WHAT THE TASK ASKS: The expected answer is the set of lines in the data below between the line holding "group / count" and the line holding "clkinv | 0 | 5 |", inclusive, written out exactly.

INPUT FOR THIS TASK:
=== Begin Enclosure ===

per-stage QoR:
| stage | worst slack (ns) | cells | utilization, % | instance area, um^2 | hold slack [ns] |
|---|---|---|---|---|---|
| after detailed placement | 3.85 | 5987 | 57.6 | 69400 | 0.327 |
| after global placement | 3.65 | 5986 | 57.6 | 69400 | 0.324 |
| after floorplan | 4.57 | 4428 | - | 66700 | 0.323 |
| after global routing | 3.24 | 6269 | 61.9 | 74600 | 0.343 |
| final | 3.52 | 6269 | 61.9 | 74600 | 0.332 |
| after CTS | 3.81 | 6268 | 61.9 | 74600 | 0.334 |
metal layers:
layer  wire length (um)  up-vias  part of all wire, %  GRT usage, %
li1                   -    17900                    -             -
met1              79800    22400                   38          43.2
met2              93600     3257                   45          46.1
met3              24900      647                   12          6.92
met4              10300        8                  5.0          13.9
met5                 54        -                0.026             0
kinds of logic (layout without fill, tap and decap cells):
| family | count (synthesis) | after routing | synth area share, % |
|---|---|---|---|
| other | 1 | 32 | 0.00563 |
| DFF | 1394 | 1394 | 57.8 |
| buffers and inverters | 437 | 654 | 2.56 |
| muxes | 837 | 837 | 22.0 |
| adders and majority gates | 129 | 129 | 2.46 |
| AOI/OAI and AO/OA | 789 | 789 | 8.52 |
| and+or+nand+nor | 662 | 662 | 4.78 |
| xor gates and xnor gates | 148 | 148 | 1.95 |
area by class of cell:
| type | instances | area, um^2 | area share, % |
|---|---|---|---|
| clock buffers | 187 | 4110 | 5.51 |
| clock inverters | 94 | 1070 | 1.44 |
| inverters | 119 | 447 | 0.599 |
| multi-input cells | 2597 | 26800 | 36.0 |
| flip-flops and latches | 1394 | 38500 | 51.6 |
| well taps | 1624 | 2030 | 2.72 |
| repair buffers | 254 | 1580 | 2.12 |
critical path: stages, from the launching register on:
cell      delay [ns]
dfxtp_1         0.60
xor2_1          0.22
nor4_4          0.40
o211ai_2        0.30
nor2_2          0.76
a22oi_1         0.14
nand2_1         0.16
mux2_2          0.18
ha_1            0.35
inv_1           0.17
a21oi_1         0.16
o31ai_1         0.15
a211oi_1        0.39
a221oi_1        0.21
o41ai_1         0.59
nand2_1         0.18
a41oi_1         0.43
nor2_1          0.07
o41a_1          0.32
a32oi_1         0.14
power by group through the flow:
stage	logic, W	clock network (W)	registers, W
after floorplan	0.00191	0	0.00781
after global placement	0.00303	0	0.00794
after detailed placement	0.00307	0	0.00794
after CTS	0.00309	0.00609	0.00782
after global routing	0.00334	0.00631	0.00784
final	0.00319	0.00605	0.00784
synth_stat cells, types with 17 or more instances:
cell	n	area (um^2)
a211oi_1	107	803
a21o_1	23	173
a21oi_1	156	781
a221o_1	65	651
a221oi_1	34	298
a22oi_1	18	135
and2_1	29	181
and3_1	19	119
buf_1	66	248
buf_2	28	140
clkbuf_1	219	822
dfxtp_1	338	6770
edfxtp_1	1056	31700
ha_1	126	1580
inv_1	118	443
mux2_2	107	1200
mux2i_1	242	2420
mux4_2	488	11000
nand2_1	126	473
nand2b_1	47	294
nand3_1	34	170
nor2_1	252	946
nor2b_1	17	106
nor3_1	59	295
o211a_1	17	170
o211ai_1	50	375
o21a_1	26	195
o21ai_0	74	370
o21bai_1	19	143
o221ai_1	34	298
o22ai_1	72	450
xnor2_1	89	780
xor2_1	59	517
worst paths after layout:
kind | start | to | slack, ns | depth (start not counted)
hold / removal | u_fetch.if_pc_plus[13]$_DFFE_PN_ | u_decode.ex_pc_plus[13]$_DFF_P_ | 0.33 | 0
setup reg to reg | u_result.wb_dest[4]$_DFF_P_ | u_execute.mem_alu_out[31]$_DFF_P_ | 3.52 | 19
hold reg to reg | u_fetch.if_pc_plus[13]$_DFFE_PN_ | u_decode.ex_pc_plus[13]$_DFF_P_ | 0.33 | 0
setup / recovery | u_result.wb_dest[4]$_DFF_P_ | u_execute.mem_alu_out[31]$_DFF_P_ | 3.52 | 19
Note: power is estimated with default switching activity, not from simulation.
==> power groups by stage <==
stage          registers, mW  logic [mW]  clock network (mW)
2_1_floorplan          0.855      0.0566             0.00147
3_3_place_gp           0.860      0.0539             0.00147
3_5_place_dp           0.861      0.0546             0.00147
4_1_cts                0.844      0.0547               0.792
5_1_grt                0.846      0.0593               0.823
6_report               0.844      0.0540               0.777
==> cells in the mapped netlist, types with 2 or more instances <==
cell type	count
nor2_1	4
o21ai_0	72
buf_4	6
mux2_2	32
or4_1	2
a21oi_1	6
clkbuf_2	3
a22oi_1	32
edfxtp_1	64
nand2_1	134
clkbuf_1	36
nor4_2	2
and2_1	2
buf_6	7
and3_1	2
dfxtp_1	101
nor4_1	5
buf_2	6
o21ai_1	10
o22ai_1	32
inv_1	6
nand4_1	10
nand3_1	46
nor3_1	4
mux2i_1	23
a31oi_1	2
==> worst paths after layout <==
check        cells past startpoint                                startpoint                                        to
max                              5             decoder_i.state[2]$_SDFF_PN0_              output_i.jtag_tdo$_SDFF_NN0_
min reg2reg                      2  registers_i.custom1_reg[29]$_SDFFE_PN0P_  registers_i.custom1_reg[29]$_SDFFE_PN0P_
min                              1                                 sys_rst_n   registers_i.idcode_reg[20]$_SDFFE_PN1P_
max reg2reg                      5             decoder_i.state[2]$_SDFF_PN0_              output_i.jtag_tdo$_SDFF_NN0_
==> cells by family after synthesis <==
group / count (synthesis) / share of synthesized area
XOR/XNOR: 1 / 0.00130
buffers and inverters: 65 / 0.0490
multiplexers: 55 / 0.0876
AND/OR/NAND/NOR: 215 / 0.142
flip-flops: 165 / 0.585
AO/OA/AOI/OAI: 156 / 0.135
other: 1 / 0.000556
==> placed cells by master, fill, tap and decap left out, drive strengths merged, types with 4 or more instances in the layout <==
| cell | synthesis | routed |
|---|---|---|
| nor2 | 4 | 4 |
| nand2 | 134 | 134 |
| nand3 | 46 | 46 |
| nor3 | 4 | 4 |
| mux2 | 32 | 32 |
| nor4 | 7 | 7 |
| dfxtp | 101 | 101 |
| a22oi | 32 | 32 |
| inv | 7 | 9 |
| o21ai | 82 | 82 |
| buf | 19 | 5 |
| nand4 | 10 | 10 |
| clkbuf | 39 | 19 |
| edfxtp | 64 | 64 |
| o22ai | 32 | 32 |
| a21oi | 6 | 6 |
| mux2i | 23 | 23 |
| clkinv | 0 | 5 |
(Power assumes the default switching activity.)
**config.mk**
```make
export PLATFORM = sky130hd
export DESIGN_NAME = ctl_top
export DESIGN_NICKNAME = d
export VERILOG_FILES = /design/src/logic/ctl_pkg.sv /design/src/logic/opcode_decoder.sv /design/src/logic/cycle_sequencer.sv /design/src/logic/micro_op_encoder.sv /design/src/logic/addr_mode_encoder.sv /design/src/logic/ctl_top.sv
export VERILOG_INCLUDE_DIRS = /design/src /design/src/include
export SDC_FILE = /design/constraint.sdc
export NUM_CORES = 1
export LEC_CHECK = 0
export BUFFER_PORTS_ARGS = -buffer_cell sky130_fd_sc_hd__buf_4
export CORE_MARGIN = 5
export CORE_UTILIZATION = 45
export CTS_CLUSTER_DIAMETER = 50
export DETAILED_ROUTE_END_ITERATION = 6
export PLACE_DENSITY = 0.69
export SYNTH_ARGS = -nofsm -noshare
export SYNTH_HDL_FRONTEND = slang
export SYNTH_SLANG_ARGS = --single-unit
```
**constraint.sdc**
```tcl
create_clock -name clk -period 5.3 [get_ports clk]
set_input_delay 0.265 -clock clk [delete_from_list [all_inputs] [get_ports clk]]
set_output_delay 0.265 -clock clk [all_outputs]
set_load 0.005 [all_outputs]
```
--- src/logic/dcache_pkg.sv ---
// Data cache shared definitions

package dcache_pkg;

	// ========================================
	// Geometry
	// ========================================

	// Byte address width seen by the load/store unit
	localparam int ADDR_W   = 32;
	// One cache line carries eight bytes
	localparam int LINE_W   = 64;
	localparam int OFFSET_W = 3;
	// Each bank is four-way set associative
	localparam int WAYS     = 4;
	localparam int SETS     = 32;
	localparam int SET_W    = 5;
	// Bits 8:3 give the line number inside a 64-line window and bit 3 picks the bank
	localparam int TAG_LSB  = 9;

	// ========================================
	// Vector types
	// ========================================

	typedef logic [ADDR_W-1:0]         addr_t;
	typedef logic [LINE_W-1:0]         line_t;
	// Tag is everything above the window, bits 31:9
	typedef logic [ADDR_W-TAG_LSB-1:0] tag_t;
	typedef logic [SET_W-1:0]          set_t;
	typedef logic [1:0]                way_t;
	// One bit per way, used for valid bits, hit masks and fill selects
	typedef logic [WAYS-1:0]           way_mask_t;
	// Statistics counters saturate at all ones
	typedef logic [15:0]               count_t;

	// ========================================
	// Register map
	// ========================================

	// Addresses of the control and statistics registers
	typedef enum logic [1:0] {
		REG_ENABLE = 2'd0,
		REG_HITS   = 2'd1,
		REG_MISSES = 2'd2
	} reg_sel_e;

endpackage

--- src/logic/dcache_ctrl_regs.sv ---
// Cache control and statistics registers
`timescale 1ns/10ps

module dcache_ctrl_regs (
	input  logic                 clk,
	input  logic                 rst,
	input  logic                 cfg_wr_i,
	input  dcache_pkg::reg_sel_e cfg_adr_i,
	input  dcache_pkg::count_t   cfg_wdata_i,
	input  logic                 result_v_i,
	input  logic                 hit_i,
	output dcache_pkg::count_t   cfg_rdata_o,
	output logic                 enable_o
);
	import dcache_pkg::*;

	logic       enable_q;
	// Entry 0 counts hits, entry 1 counts misses
	count_t     cnt_q [2];
	logic [1:0] cnt_inc;
	logic [1:0] cnt_clr;

	// ========================================
	// Enable bit
	// ========================================

	// Cache starts disabled and software turns it on through bit 0
	always_ff @(posedge clk or posedge rst) begin
		if (rst) begin
			enable_q <= 1'b0;
		end else if (cfg_wr_i && cfg_adr_i == REG_ENABLE) begin
			enable_q <= cfg_wdata_i[0];
		end
	end

	assign enable_o = enable_q;

	// ========================================
	// Statistics
	// ========================================

	// Every finished lookup bumps exactly one of the two counters
	assign cnt_inc[0] = result_v_i & hit_i;
	assign cnt_inc[1] = result_v_i & ~hit_i;
	// Any write to a counter clears it, the data is ignored
	assign cnt_clr[0] = cfg_wr_i && cfg_adr_i == REG_HITS;
	assign cnt_clr[1] = cfg_wr_i && cfg_adr_i == REG_MISSES;

	always_ff @(posedge clk or posedge rst) begin
		if (rst) begin
			cnt_q[0] <= '0;
			cnt_q[1] <= '0;
		end else begin
			for (int i = 0; i < 2; i++) begin
				if (cnt_clr[i]) begin
					cnt_q[i] <= '0;
				end else if (cnt_inc[i] && cnt_q[i] != '1) begin
					cnt_q[i] <= cnt_q[i] + count_t'(1);
				end
			end
		end
	end

	// Read mux follows the address with no register in between
	always_comb begin
		case (cfg_adr_i)
			REG_ENABLE: cfg_rdata_o = count_t'(enable_q);
			REG_HITS:   cfg_rdata_o = cnt_q[0];
			REG_MISSES: cfg_rdata_o = cnt_q[1];
			default:    cfg_rdata_o = '0;
		endcase
	end

	// Without a register write, a lookup result is either a hit or a miss, never both
	assert property (@(posedge clk) disable iff (rst)
		!cfg_wr_i |=> !($changed(cnt_q[0]) && $changed(cnt_q[1])));

endmodule

--- config.mk ---
export PLATFORM = sky130hd
export DESIGN_NAME = dcache_ctrl_regs
export DESIGN_NICKNAME = d
export VERILOG_FILES = /design/src/logic/dcache_pkg.sv /design/src/logic/dcache_ctrl_regs.sv
export SDC_FILE = /design/constraint.sdc
export NUM_CORES = 1
export LEC_CHECK = 0
export BUFFER_PORTS_ARGS = -buffer_cell sky130_fd_sc_hd__buf_4
export CAP_MARGIN = 5
export CORE_MARGIN = 2
export CORE_UTILIZATION = 45
export DETAILED_ROUTE_END_ITERATION = 12
export GPL_ROUTABILITY_DRIVEN = 0
export PLACE_DENSITY = 0.67
export SLEW_MARGIN = 15
export SYNTH_ARGS = -nofsm -noshare
export SYNTH_HDL_FRONTEND = slang
export SYNTH_SLANG_ARGS = --single-unit
--- constraint.sdc ---
create_clock -name clk -period 1.9 [get_ports clk]
set_input_delay 0.095 -clock clk [delete_from_list [all_inputs] [get_ports clk]]
set_output_delay 0.095 -clock clk [all_outputs]
set_load 0.02 [all_outputs]
Word-level counts from Yosys, hierarchy flattened

Cells that the tools add are included.

Add/subtract/negate cells: 2
Multipliers: 0
Div/mod/pow operators: 0
$lt $le $gt $ge: 0
Equality and inequality tests: 4
Shift operators: 0
Mux-type cells: 5
Bitwise operators: 3
Reduce and logical (&&, ||, !) cells: 8

Operators by type and width:

| operator              | count |
|---|---|
| $mux 16               | 4 |
| $pmux 16 s3           | 1 |
| $add 16x1->16 const B | 2 |
| $ne 16x16->1 const B  | 2 |
| $logic_and 1x1->1     | 5 |
| $reduce_bool 2->1     | 2 |
| $and 1x1->1           | 2 |
| $eq 2x1->1 const B    | 1 |
| $eq 2x2->1 const B    | 1 |
| $logic_not 2->1       | 1 |
| $not 1->1             | 1 |

Flip-flop bits (word level): 33
Latch bits: 0
RAM bits: 0
ROM bits: 0
Bits of input ports: 23
Output and inout bits: 17
Logic and storage cells: 25
Memories: 0

Depth between registers and ports, before layout

Depth after elaboration: 5
Mapped depth: 6
Depth with buffers taken out: 5

Least setup slack after synthesis

OpenSTA, ideal clock, no wires.

Path kind: flip-flop to flip-flop
Start point: register cnt_q[16] (netlist bit)
End point: register cnt_q[30] (netlist bit)
Setup time: 120 ps
Arrival: 1510 ps
Data required time: 1780 ps
Path slack: 270 ps
Cell stages (with the launch flop): 6
Buffers on the path: 0
Period minus slack after synthesis: 1630 ps
Cell sequence: dfrtp_1 -> ha_1 -> and3_1 -> nand4_2 -> or4_1 -> and3_1

Word-level cells in the longest chain between the ends: 3
Elaborated cells on any way between the ends: 6
Classes of those cells: add/sub (1); eq/ne (1); mux (2); reduce/logical (2)

RTL lines:

| item                                                 | line                                           | text |
|---|---|---|
| start: declaration                                   | dcache_ctrl_regs.sv:19                         | `count_t cnt_q [2];` |
| start signal: indexed assignment                     | dcache_ctrl_regs.sv:58                         | `cnt_q[i] <= cnt_q[i] + count_t'(1);` |
| $add 16x1->16 / $ne 16x16->1 (equally long branches) | dcache_ctrl_regs.sv:58, dcache_ctrl_regs.sv:57 |  |
| $mux 16 / $logic_and 1x1->1 (equally long branches)  | dcache_ctrl_regs.sv:57                         | `end else if (cnt_inc[i] && cnt_q[i] != '1) begin` |
| $mux 16 / $reduce_bool 2->1 (equally long branches)  | -                                              |  |

Several ways; a longest one is shown, not always the timed one. The select of a mux whose other input is x is not followed.
A chain may end at the register's enable or synchronous reset.

Worst setup path after layout

Start point: register cnt_q[0] (netlist bit)
End point: register cnt_q[8] (netlist bit)

The elaborated chain is that of the path after synthesis.

==> impl_results.md <==
- Skew final: 0.00542 ns
- Clock tree buffer depth: 2
- Fillers: 400
- CTS H-tree depth: 2
- DRC Markers: 0
- Die ar.: 5210 µm²
- Overall Power: 0.00170 W
- CP max-delay cell: or4_1
- Slack of the critical path: 0.139 ns
- Nets: 291
- CTS buffer count: 5
- Switching fraction of total power: 0.285
- Top cell type by total area after synthesis: dfrtp_1
- Tightest Pin Transition: 0.539 ns
- Ant. Diodes: 0
- Hold Path Class: input port to register
- CP max stage delay: 0.40 ns
- Die width: 72.2 µm
- Clock power share: 0.353
- Gr usage total: 0.227
- Post-place instance area: 2410 µm²
- Area Growth Syn to Fin: 20.5%
- Setup bufs post-CTS: 0
- Startpoint Class: register
- Sequential fraction of the synthesis area: 0.395
- Max Slew Vio Count: 0
- Initial antenna violation count: 0
- Synth unique cells: 41
- First-pass GRT wire length: 9110 µm
- Storage cell area: 826 µm²
- Design area: 2520 µm²
- Setup violators final: 0
- Logic pwr share: 0.178
- Vias in the first global route: 1,904
- CP required: 2.12 ns
- Sequential share of power: 0.469
- Avg WL per Cell: 16.6 µm
- #FFs+latches synth: 33
- Crit share post-route: 0.927
- Final setup TNS: 0 ns
- Fmax: 0.568 GHz
- Worst skew pair latency: 0.29 ns
- CTS tree: yes
- Worst setup EP type: register
- Crit path time final: 1.76 ns
- Clk sinks: 33
- Internal power: 0.00121 W
- Layout cells sized above 1: 0.210
- Critical setup path kind: register to register
- Crit path max fanout: 9
- Sw Pwr: 0.000485 W
- YS warnings: 0
- Fin. Hold Viols: 0
- Status: finished clean
- Leakage: 1.07 nW
- Top cells by area, synth: dfrtp_1, a22o_1, a21oi_1
- Post-route ant nets: 0
- # port buffers: 24
- Most common cell after layout, fill and taps aside: buf_4
- DP Worst Slack: 0.156 ns
- Max_cap viols: 0
- FP Rows: 24
- Data arrival time of the worst path: 1.98 ns
- RSZ-0062 raised after global routing: false
- Initial DRC Count: 156
- Initial Utilization: 0.474
- Io pins: 40
- Slew headroom: 0.638
- Post-synth top area share: 0.395
- Syn nets: 254
- Core Box Area: 4410 µm²
- Most frequent cells in the layout: buf_4, dfrtp_1, nand2_1
- Crit-path cells: ha_1 -> nand3_1 -> o41ai_4 -> buf_4 -> or4_1 -> a21oi_1
- Post-DR vias/cell: 6.19
- Power per Cell Area: 674 nW/µm²
- Area of the multi-input gates: 1190 µm²
- Mapped Area: 2090 µm²
- Routed WL: 5300 µm
- Synth Instances: 229
- Clock-pin slew on the worst setup and hold paths: 0.07 ns
- Largest net degree at the start of global routing: 34
- DP HPWL: 3890 µm
- VDD IR max: 432 µV
- Clock root buffer: clkbuf_8
- Die Ht: 72.2 µm
- First drt pass iteration count: 5
- DR vias: 1,976
- Synth Area per Inst: 9.14 µm²
- PostCTS Resize Cnt: 0
- GRT Residual Overflow: 0
==> power by group through the flow <==
stage          combinational [W]  clock [W]  sequential [W]
6_report                0.000302   0.000600        0.000797
5_1_grt                 0.000339   0.000649        0.000808
4_1_cts                 0.000304   0.000615        0.000796
3_5_place_dp            0.000300          0        0.000810
3_3_place_gp            0.000295          0        0.000808
2_1_floorplan           0.000165          0        0.000812
==> per-layer routing <==
metal	vias up	track usage	wire length, µm	part of all wire
met2	39	0.366	2580	0.49
met1	952	0.303	2520	0.48
met3	2	0.0514	169	0.032
met4	0	0.0734	29	0.0055
met5	-	0	0	0
li1	983	-	-	-
==> area by class of cell <==
cell class,instances,area share
clock buffer,7,0.0382
clock inverter,1,0.00199
inverter,8,0.0119
multi-input combinational,177,0.471
sequential,33,0.328
tap,52,0.0258
timing repair buffer,41,0.123
==> worst max-delay path, delay by kind of cell, from the launching register on <==
family	cells	cell delay, ns
buf+inv	1	0.17
flops	1	0.39
compound gates	2	0.27
fa+ha+maj	1	0.24
simple gates	2	0.62
==> logic make-up (layout without fill, tap and decap cells) <==
group,after synthesis,count (layout),share of synthesized area
compound gates,72,72,0.246
xor+xnor,1,1,0.00419
flops,33,33,0.395
fa+ha+maj,2,2,0.0120
buf+inv,19,57,0.0377
simple gates,98,98,0.285
mux,4,4,0.0197
==> what timing repair did <==
item                                    4_1_cts  5_1_grt
hold endpoints to repair                     33        0
hold buffers                                  1        0
endpoints found under the setup margin        0        0
==> metrics by stage <==
stage           util  hold WS (ns)  cells
6_report       0.571        0.0412    319
5_1_grt        0.571        0.0274    319
4_1_cts        0.571        0.0303    319
3_5_place_dp   0.546         0.235    310
3_3_place_gp   0.546         0.223    310
2_1_floorplan      -         0.224    229
==> Yosys cell counts, drive strengths merged <==
| master | instances |
|---|---|
| a211o | 1 |
| a211oi | 1 |
| a21oi | 18 |
| a22o | 15 |
| and2 | 3 |
| and2b | 1 |
| and3 | 4 |
| and4 | 6 |
| buf | 5 |
| clkbuf | 6 |
| dfrtp | 33 |
| ha | 2 |
| inv | 8 |
| mux2 | 1 |
| mux2i | 3 |
| nand2 | 21 |
| nand3 | 13 |
| nand4 | 9 |
| nand4b | 1 |
| nor2 | 4 |
| nor2b | 2 |
| nor3 | 6 |
| nor3b | 1 |
| nor4 | 7 |
| o211ai | 3 |
| o21a | 2 |
| o21ai | 12 |
| o311ai | 3 |
| o31a | 1 |
| o31ai | 11 |
| o41ai | 5 |
| or2 | 2 |
| or3 | 10 |
| or4 | 8 |
| xor2 | 1 |
==> sequential cells by signal, indices dropped and copies added, names as in the netlist <==
signal    flops
cnt_q        32
enable_o      1
==> worst paths after layout <==
| kind | to | slack, ns | startpoint | depth (start not counted) |
|---|---|---|---|---|
| min in group asynchronous | cnt_q[12] | 0.46 | rst | 4 |
| min | enable_o | 0.04 | cfg_wdata_i[0] | 2 |
| max reg2reg | cnt_q[8] | 0.14 | cnt_q[0] | 6 |
| min reg2reg | cnt_q[24] | 0.54 | cnt_q[24] | 1 |
| max | cnt_q[8] | 0.14 | cnt_q[0] | 6 |
| max in group asynchronous | enable_o | 1.13 | rst | 4 |
Note: power is estimated with default switching activity, not from simulation.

=== End Enclosure ===

SOLUTION TO THE PROBLEM:
group / count (synthesis) / share of synthesized area
XOR/XNOR: 1 / 0.00130
buffers and inverters: 65 / 0.0490
multiplexers: 55 / 0.0876
AND/OR/NAND/NOR: 215 / 0.142
flip-flops: 165 / 0.585
AO/OA/AOI/OAI: 156 / 0.135
other: 1 / 0.000556
==> placed cells by master, fill, tap and decap left out, drive strengths merged, types with 4 or more instances in the layout <==
| cell | synthesis | routed |
|---|---|---|
| nor2 | 4 | 4 |
| nand2 | 134 | 134 |
| nand3 | 46 | 46 |
| nor3 | 4 | 4 |
| mux2 | 32 | 32 |
| nor4 | 7 | 7 |
| dfxtp | 101 | 101 |
| a22oi | 32 | 32 |
| inv | 7 | 9 |
| o21ai | 82 | 82 |
| buf | 19 | 5 |
| nand4 | 10 | 10 |
| clkbuf | 39 | 19 |
| edfxtp | 64 | 64 |
| o22ai | 32 | 32 |
| a21oi | 6 | 6 |
| mux2i | 23 | 23 |
| clkinv | 0 | 5 |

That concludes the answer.